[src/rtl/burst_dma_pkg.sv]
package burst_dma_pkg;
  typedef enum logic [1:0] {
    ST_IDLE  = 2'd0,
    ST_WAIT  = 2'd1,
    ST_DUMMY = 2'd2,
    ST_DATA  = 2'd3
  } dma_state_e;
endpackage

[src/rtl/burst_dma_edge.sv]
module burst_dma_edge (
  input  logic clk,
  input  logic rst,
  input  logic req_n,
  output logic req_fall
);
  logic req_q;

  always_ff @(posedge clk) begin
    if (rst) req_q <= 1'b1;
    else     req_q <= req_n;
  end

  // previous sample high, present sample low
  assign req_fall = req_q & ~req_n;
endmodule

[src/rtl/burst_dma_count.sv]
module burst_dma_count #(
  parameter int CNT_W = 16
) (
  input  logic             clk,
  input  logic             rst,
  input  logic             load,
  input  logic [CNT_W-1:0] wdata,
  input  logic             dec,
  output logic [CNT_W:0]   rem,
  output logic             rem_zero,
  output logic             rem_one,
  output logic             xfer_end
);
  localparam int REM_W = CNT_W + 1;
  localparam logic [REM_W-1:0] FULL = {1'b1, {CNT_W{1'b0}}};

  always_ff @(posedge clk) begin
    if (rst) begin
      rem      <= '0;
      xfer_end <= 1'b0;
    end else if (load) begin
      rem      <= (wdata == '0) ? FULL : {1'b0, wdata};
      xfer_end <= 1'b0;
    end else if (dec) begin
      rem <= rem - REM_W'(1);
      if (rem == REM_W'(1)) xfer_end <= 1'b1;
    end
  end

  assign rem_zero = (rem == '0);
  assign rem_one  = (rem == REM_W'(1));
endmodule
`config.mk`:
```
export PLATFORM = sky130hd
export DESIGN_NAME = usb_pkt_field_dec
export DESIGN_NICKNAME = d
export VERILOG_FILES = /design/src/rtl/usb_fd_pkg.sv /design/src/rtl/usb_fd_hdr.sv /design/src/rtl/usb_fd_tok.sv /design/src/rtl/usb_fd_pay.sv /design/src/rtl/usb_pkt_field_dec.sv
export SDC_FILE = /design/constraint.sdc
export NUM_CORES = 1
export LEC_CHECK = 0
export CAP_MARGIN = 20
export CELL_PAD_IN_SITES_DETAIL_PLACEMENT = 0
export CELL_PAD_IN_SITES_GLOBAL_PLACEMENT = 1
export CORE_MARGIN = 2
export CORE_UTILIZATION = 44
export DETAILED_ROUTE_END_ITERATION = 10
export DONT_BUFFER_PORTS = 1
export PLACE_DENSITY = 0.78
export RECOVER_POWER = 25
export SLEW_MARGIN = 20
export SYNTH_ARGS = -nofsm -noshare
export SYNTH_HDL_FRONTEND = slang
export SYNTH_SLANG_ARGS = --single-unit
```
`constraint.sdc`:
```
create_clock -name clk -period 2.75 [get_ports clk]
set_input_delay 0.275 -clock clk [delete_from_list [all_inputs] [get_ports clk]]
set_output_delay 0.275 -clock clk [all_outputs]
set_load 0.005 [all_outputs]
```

___

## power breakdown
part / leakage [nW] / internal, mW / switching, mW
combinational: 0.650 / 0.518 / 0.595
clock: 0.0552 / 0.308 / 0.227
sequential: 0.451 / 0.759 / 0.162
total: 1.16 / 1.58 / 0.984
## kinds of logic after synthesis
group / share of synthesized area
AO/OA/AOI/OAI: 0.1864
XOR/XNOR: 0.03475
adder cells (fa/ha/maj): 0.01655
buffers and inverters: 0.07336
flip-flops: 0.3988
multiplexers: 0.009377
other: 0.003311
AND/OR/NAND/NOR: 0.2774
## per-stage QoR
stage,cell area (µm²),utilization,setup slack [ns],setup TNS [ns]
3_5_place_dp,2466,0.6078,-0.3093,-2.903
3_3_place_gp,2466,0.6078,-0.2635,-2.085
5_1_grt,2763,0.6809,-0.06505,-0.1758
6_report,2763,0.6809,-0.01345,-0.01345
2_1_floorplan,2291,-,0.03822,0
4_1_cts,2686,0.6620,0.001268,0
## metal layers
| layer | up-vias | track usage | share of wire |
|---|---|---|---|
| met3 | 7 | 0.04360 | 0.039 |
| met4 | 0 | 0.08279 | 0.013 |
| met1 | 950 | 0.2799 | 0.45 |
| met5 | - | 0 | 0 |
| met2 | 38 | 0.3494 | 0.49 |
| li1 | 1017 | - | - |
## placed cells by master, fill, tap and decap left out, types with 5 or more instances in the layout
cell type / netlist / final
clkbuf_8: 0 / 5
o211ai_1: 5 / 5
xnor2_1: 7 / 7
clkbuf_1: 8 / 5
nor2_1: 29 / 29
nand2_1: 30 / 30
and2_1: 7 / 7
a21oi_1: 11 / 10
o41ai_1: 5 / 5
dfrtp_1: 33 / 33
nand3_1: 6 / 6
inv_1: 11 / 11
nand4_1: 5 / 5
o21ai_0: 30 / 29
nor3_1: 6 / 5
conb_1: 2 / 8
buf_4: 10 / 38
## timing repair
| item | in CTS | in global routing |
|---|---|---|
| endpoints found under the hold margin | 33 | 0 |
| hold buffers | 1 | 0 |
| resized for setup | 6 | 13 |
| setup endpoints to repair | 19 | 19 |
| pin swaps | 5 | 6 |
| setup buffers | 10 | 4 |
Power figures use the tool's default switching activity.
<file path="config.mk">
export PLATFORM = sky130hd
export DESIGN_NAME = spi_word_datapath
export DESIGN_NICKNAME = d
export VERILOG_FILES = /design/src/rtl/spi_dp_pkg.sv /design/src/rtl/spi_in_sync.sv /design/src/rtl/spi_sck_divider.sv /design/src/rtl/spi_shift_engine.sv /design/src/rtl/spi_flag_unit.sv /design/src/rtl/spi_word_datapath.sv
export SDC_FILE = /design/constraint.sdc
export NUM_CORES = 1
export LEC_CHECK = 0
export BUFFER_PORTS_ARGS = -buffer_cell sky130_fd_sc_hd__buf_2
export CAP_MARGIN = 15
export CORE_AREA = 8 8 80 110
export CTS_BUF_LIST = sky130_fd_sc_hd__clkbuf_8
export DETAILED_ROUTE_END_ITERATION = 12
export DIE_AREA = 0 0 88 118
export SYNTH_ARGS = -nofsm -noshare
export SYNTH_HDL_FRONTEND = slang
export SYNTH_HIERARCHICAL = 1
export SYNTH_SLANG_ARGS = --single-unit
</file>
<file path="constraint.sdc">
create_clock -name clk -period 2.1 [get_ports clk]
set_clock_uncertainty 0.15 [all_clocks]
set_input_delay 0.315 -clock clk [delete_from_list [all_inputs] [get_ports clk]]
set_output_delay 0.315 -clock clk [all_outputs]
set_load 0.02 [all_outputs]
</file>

___

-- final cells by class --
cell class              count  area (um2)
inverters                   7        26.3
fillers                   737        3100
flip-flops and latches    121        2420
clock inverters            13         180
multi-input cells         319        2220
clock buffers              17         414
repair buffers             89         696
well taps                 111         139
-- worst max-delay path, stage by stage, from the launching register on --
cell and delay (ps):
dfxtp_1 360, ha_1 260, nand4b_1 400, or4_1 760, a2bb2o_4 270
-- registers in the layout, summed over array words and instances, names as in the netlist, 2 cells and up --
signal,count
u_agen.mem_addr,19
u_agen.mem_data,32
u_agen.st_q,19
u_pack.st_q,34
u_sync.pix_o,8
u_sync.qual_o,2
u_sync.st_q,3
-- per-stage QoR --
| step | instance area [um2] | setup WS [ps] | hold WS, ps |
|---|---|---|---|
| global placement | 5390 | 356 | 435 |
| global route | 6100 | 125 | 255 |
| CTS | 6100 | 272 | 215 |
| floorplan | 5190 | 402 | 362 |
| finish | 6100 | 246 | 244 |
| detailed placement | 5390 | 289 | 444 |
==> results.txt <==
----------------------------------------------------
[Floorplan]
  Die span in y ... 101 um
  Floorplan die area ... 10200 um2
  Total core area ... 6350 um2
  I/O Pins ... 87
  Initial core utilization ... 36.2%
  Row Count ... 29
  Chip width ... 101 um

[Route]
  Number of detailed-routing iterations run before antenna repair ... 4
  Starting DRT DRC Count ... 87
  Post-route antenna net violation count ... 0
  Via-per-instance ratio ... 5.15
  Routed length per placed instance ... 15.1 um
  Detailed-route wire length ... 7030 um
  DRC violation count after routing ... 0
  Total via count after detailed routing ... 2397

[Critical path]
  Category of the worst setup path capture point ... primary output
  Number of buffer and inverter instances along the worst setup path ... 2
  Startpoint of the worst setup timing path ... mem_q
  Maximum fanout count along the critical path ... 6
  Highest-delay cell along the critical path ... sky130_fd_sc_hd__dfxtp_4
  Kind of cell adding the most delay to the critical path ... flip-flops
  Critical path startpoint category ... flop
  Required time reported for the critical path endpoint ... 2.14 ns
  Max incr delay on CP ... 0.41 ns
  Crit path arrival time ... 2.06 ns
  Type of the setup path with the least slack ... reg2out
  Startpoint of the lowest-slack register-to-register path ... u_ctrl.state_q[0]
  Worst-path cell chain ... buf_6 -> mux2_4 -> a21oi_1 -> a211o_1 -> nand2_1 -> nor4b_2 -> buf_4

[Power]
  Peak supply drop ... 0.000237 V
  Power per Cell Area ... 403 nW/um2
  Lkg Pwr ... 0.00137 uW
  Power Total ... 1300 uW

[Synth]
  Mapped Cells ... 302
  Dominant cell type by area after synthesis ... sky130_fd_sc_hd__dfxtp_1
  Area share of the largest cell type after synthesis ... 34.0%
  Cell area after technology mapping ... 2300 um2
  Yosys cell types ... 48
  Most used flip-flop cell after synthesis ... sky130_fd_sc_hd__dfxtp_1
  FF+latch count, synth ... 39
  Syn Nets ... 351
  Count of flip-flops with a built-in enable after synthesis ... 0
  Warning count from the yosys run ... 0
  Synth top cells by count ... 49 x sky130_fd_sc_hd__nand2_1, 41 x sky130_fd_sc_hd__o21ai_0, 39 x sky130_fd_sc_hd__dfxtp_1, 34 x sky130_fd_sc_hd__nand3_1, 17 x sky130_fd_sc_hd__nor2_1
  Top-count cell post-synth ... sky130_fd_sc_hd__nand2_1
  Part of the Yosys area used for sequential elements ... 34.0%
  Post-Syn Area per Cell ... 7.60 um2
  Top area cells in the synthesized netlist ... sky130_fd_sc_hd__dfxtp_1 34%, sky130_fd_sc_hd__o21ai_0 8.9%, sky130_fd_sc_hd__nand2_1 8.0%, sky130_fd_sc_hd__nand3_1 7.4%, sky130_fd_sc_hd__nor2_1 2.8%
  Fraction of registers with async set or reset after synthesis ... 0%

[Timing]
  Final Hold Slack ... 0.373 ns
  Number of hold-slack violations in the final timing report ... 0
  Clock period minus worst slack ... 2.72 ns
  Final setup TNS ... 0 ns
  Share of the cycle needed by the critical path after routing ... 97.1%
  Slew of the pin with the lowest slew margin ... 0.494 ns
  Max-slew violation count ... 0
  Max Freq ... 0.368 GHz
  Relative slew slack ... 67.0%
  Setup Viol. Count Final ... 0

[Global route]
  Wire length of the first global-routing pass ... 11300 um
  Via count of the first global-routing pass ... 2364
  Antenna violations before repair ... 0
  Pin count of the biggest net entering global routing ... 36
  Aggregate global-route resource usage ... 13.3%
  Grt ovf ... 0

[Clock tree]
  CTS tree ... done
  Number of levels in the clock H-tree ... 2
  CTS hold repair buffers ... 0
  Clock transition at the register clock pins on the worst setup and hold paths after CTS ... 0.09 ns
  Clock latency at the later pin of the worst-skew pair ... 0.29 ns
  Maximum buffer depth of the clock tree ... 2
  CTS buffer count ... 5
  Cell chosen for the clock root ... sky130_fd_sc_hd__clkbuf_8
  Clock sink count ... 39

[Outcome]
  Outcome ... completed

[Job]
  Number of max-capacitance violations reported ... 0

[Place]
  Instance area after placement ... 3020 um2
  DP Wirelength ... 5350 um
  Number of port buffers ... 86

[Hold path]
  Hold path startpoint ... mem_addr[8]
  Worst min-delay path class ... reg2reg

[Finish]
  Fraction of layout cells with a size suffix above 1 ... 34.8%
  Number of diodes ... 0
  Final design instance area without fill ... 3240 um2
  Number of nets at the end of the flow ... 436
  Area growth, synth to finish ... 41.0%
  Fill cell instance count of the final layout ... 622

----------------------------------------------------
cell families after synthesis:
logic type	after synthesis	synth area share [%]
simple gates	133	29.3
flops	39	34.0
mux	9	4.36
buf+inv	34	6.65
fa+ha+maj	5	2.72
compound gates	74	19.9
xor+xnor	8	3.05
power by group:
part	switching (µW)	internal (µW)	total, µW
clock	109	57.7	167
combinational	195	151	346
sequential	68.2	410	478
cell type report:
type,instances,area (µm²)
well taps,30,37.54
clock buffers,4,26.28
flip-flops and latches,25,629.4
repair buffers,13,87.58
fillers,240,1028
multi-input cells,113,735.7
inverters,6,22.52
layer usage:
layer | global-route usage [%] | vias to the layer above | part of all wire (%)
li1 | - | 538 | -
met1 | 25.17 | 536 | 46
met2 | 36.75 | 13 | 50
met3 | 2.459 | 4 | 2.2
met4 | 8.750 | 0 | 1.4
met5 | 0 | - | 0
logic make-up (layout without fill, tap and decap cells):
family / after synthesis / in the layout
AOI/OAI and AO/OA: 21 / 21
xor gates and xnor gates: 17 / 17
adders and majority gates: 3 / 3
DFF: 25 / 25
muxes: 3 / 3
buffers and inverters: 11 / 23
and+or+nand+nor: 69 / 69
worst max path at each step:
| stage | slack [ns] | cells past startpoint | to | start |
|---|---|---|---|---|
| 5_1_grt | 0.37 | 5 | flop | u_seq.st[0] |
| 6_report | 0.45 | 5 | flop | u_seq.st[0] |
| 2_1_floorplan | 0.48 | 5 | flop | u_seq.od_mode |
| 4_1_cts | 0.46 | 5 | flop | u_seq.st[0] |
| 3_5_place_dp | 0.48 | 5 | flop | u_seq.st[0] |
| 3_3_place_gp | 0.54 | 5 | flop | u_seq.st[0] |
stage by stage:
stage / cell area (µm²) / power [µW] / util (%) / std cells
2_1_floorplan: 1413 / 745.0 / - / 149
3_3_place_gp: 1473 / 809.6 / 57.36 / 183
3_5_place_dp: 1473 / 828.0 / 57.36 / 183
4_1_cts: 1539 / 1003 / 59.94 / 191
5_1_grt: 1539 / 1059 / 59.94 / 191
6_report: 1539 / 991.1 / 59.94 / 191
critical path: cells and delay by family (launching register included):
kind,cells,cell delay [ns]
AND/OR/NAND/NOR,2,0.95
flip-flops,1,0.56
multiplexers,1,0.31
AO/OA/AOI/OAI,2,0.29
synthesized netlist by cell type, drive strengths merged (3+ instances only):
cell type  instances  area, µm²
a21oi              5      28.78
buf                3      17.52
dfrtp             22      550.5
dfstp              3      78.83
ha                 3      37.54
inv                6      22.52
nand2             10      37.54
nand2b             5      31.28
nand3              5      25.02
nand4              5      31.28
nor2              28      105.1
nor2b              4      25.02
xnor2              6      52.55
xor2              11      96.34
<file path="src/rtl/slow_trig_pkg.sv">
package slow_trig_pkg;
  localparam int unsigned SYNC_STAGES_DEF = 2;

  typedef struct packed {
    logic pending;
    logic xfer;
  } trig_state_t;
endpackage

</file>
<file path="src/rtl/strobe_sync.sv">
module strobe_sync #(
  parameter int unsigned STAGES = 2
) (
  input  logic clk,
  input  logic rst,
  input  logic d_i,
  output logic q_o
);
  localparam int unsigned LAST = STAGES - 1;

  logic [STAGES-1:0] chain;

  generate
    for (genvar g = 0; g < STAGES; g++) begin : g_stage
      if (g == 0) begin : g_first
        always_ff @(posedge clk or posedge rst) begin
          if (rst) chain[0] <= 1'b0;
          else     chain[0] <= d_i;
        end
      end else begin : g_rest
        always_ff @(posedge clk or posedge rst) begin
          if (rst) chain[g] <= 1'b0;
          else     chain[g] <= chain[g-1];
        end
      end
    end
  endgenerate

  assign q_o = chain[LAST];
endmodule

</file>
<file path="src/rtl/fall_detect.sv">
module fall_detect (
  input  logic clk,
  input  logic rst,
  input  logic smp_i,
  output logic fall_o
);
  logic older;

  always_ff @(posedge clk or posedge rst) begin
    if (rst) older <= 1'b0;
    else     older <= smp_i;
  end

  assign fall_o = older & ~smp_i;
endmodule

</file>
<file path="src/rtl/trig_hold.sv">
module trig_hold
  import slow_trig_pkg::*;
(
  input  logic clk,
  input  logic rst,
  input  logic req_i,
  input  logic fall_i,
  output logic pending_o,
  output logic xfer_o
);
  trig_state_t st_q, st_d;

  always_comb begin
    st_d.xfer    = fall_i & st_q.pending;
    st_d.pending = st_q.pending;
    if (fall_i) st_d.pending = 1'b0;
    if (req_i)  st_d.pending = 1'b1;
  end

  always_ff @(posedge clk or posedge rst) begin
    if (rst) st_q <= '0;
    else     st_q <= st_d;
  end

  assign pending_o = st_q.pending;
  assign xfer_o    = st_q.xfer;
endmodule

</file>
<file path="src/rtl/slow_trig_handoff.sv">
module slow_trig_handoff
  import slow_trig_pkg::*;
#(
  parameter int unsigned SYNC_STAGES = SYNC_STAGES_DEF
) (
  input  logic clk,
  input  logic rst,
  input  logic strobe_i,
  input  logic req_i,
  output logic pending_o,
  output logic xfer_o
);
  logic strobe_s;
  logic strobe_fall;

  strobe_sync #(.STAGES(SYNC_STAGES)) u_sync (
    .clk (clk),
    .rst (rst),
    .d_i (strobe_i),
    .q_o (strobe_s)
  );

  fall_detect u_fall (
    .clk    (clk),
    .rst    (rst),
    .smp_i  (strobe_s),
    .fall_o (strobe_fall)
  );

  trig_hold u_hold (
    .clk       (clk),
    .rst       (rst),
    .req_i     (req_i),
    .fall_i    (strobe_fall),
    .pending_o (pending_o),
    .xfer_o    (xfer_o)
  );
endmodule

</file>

___

__EXERCISE OBJECTIVE__: Take the lines above from the one containing "## power breakdown" down to the one containing "## kinds of logic after synthesis", and transcribe them exactly, both ends included.

__RESPONSE__:
## power breakdown
part / leakage [nW] / internal, mW / switching, mW
combinational: 0.650 / 0.518 / 0.595
clock: 0.0552 / 0.308 / 0.227
sequential: 0.451 / 0.759 / 0.162
total: 1.16 / 1.58 / 0.984
## kinds of logic after synthesis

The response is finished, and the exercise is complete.